From about 1725 on, the palace was used as a residence for members of the Landgrave's court, such as his mistress Barbara Christine von Bernhold (1690–1756).[4] Prince Frederick II (1720–1785), Landgrave from 1760 on, married Mary, daughter of King George II of England. He had the palace surrounded by an Anglo-Chinese garden, the first such garden on the continent.[5] In 1779, Frederick II opened a public museum of natural history and classical art, the Fridericianum, but kept the royal painting collection in Bellevue palace.[6] In 1790 Simon Louis du Ry renovated the building for William IX (1743–1821).[4]

During the Napoleonic era the palace became the property of Jérôme Bonaparte (1784–1860), King of Westphalia from 1807 to 1813. It first housed his foreign minister, Pierre Alexandre Le Camus.[4] In 1810, Auguste-Henri-Victor Grandjean de Montigny rebuilt the state rooms of the palace,[7] and after Kassel's primary palace had burned in 1811, Jérôme himself moved into Bellevue Palace. Jacob Grimm, the private librarian of King Jérôme and state auditor, was a frequent visitor. After Jérôme was expelled in 1813 William IX, later Elector William I of Hesse (1743–1821), returned. William II (1777–1847) also lived here. The Electress Augusta (1780–1841), who was estranged from William II, used it as her town house and summer residence.[4]

In 1866 Hesse was annexed to Prussia. The building was recovered by a branch of the princely family in 1880.[4] From 1933 until the Second World War it was the residence of Philipp, Landgrave of Hesse (1896–1980), during his tenure as President of the Province of Hesse-Nassau.[8] In the mid-1930s Philipp made parts of the palace into a public art gallery.[9] When Philipp was arrested in September 1943 on suspicion of plotting with the Italian royal family to overthrow Mussolini, the palace was plastered with posters denouncing the Italian royalty.[10] The palace survived Allied bombing raids during World War II (1939-1945) with little damage.[11]

The palace was acquired by the city of Kassel in 1956, and until 1970 it was the home of the Municipal Art Collection.[4] The Louis Spohr museum, closed by the Nazis in 1933, was re-opened in the building in 1967. It included four display rooms and an archive.

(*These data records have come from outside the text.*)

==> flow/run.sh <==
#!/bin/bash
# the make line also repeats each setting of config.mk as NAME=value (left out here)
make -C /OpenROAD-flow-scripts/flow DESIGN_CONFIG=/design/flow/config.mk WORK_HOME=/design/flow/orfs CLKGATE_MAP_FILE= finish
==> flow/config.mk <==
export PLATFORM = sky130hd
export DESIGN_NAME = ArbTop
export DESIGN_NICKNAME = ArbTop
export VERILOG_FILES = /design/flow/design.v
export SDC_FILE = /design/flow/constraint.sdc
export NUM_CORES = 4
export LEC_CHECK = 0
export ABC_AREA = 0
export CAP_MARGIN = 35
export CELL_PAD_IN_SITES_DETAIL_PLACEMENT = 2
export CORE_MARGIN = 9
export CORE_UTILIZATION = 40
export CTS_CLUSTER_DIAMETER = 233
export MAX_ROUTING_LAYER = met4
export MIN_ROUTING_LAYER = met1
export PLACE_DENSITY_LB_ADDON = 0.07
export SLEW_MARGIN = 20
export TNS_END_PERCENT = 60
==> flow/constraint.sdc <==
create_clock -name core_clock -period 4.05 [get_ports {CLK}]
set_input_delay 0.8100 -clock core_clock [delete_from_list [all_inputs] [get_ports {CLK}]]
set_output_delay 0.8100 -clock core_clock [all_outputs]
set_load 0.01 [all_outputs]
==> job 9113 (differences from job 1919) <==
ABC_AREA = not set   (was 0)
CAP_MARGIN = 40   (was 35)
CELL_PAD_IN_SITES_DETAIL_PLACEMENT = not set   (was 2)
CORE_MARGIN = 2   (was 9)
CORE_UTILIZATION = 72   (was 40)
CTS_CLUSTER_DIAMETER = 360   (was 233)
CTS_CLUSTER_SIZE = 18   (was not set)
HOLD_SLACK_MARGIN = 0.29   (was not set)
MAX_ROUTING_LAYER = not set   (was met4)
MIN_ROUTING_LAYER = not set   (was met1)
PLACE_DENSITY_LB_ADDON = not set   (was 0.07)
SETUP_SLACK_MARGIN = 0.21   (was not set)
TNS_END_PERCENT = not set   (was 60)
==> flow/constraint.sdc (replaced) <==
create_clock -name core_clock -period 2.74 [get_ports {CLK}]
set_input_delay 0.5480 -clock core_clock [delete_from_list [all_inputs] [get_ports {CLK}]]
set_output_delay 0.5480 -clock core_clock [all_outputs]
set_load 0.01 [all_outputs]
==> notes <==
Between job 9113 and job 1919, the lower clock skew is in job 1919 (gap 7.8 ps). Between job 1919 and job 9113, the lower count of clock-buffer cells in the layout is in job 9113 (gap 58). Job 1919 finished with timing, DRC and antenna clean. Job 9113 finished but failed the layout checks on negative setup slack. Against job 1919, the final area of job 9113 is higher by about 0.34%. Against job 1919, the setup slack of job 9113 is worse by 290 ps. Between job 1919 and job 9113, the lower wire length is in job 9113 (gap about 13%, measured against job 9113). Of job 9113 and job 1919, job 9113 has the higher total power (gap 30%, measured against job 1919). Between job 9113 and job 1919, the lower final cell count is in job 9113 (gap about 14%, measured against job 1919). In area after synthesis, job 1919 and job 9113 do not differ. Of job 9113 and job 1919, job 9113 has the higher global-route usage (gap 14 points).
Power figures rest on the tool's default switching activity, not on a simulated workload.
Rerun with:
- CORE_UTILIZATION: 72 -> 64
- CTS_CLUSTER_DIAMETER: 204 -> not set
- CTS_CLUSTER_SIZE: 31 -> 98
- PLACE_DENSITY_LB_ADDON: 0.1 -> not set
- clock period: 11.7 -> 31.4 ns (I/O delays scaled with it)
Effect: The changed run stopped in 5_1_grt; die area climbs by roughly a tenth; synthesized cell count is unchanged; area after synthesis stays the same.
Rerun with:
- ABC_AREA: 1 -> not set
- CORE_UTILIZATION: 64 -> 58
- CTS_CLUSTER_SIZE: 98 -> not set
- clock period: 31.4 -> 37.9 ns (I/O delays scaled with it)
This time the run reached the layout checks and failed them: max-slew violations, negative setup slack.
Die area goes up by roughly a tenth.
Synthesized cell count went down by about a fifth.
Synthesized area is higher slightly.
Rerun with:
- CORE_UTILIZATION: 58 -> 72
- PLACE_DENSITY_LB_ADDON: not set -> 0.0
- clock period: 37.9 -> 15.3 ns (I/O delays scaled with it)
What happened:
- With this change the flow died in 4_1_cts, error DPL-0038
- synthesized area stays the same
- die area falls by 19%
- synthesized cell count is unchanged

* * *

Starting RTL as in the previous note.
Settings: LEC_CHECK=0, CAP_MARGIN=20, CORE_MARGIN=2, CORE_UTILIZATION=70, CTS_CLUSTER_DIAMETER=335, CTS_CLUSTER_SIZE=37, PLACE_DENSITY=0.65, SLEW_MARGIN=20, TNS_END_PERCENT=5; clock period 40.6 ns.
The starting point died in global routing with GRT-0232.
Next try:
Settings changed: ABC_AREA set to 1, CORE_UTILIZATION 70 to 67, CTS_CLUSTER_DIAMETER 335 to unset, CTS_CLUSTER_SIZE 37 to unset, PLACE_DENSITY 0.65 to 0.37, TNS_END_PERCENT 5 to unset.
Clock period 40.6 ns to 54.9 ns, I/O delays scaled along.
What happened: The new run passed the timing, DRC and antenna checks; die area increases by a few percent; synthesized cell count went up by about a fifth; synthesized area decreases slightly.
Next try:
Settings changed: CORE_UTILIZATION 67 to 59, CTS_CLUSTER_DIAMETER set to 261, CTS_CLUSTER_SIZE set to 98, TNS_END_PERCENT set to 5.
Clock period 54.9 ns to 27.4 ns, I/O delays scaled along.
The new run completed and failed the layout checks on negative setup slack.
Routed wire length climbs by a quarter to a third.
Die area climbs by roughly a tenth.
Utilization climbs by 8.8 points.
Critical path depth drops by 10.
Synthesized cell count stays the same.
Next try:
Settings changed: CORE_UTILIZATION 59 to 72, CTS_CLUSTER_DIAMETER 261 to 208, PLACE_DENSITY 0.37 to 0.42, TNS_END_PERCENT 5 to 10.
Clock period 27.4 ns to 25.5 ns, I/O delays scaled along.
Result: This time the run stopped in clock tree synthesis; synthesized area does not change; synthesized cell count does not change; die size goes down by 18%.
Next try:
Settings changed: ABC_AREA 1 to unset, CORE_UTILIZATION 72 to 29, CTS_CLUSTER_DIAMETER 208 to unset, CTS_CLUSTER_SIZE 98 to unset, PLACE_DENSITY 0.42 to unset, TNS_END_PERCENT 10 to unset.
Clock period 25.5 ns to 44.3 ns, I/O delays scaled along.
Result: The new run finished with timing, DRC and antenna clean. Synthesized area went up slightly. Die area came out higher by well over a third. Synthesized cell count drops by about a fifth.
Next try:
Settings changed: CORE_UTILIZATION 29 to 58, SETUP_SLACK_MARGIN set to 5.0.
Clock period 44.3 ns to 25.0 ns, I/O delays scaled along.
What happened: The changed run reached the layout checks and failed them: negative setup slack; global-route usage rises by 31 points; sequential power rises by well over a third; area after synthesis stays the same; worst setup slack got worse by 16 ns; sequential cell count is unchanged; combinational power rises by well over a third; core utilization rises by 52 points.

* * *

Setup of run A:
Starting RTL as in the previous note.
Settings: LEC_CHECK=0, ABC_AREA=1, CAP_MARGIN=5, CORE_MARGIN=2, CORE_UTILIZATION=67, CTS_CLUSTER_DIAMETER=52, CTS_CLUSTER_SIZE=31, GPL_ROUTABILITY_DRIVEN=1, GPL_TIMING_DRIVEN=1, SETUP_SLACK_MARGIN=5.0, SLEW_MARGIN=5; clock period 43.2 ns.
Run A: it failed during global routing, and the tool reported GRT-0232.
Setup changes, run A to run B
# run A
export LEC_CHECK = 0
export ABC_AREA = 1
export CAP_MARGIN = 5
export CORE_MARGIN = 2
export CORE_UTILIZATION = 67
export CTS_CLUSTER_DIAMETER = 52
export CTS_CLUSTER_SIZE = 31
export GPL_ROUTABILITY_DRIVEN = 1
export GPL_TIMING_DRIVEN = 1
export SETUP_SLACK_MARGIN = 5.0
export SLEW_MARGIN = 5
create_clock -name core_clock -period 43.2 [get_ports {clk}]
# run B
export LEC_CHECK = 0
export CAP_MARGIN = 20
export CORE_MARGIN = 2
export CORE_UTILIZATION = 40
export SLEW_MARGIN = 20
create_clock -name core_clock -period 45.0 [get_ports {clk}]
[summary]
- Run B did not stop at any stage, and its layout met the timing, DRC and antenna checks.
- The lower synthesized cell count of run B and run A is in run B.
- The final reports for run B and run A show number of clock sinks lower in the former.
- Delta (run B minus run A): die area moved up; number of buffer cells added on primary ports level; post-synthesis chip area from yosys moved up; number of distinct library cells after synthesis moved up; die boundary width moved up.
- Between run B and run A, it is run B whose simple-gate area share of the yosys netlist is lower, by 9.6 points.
==> branch cedar: inputs <==
==> flow/design.v <==
`timescale 1ns / 1ps
module hx711driver (
    input clk,
    input reset,
    input logic ce,  
    input logic [15:0] dvsr,  
    input logic start,
    output logic [23:0] dout,
    output logic hx711_done_tick,
    output logic ready,
    output logic sclk,
    input logic hx711_in
);
typedef enum {idle, cpha_delay, p0, p1, g0, g1} state_type;
state_type state_reg;
state_type state_next;
logic p_clk;
logic [15:0] c_reg;
logic [15:0] c_next;
logic hx711_clk_reg;
logic hx711_clk_next;
logic ready_i;
logic hx711_done_tick_i;
logic [5:0] n_reg;
logic [5:0] n_next;
logic [23:0] si_reg;
logic [23:0] si_next;
always_ff @(posedge clk, posedge reset)
    if (reset) begin
        state_reg <= idle;
        si_reg <= 0;
        n_reg <= 0;
        c_reg <= 0;
        hx711_clk_reg <= 0;
    end
    else if (ce) begin
        state_reg <= state_next;
        si_reg <= si_next;
        n_reg <= n_next;
        c_reg <= c_next;
        hx711_clk_reg <= hx711_clk_next;
    end
always_comb
begin
    state_next = state_reg;  
    ready_i = 0;
    hx711_done_tick_i = 0;
    si_next = si_reg;
    n_next = n_reg;
    c_next = c_reg;
    case (state_reg)
        idle: begin
                ready_i = 1;  
                if (start & !hx711_in) begin  
                    n_next = 0;  
                    c_next =0;   
                    state_next = cpha_delay;  
                end
            end
        cpha_delay: begin
                if (c_reg==dvsr) begin  
                    state_next = p0;  
                    c_next = 0;   
                end
                else
                    c_next = c_reg + 1;  
            end
        p0: begin
                if (c_reg==dvsr) begin  
                    state_next = p1;   
                    si_next = {si_reg[22:0], hx711_in};  
                    c_next = 0;  
                end
                else
                    c_next = c_reg + 1;   
            end
        p1: begin
                if (c_reg==dvsr) begin  
                    if (n_reg==23) begin  
                        state_next = g0;  
                        c_next = 0;  
                    end
                    else begin
                        state_next = p0;   
                        n_next = n_reg + 1;   
                        c_next = 0;   
                    end
                end
                else
                    c_next = c_reg + 1;  
            end
        g0: begin
                if (c_reg==dvsr) begin  
                    state_next = g1;  
                    c_next = 0;  
                end
                else
                    c_next = c_reg + 1;   
            end
        g1: begin
                if (c_reg==dvsr) begin  
                    hx711_done_tick_i = 1;   
                    state_next = idle;   
                end
                else
                    c_next = c_reg + 1;  
            end
     endcase
end
assign ready = ready_i;
assign hx711_done_tick = hx711_done_tick_i;
assign p_clk = (state_next==p0) || (state_next == g0);
assign hx711_clk_next = p_clk;
assign dout = si_reg;
assign sclk = hx711_clk_reg;
endmodule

The displays presented the violinist Louis Spohr and other violinists and violins of the period.[1] In 1972 the Brothers Grimm exhibition was moved to the ground floor of the palace. In 1999 the Brothers Grimm Museum took over the entire building.[4]

The Brothers Grimm exhibition has since moved to a nearby museum, the palace is now closed.


The Bellevue Palace is the only palace from the early 18th century in Kassel, since the others were destroyed during World War II or in an "anti-feudal" demolition wave in the 1950s.[4] The building has simple but elegant facades, broken only by a slight cornice above the ground floor. It is three stories high and almost square, with two side wings on the rear garden. The street front has a balcony above a classical portal. The building originally had a cross-shaped roof structure with an octagonal dome for the observatory. Later this was replaced by a high mansard roof with gabled extensions.[4] The interior has rooms decorated in a simple combination of rococo style and classicism. The classical stairway is well preserved. The large central room on the ground floor has a beautiful pilaster. Since 1994 the building has been extensively repaired and restored, with an escalator installed.[4]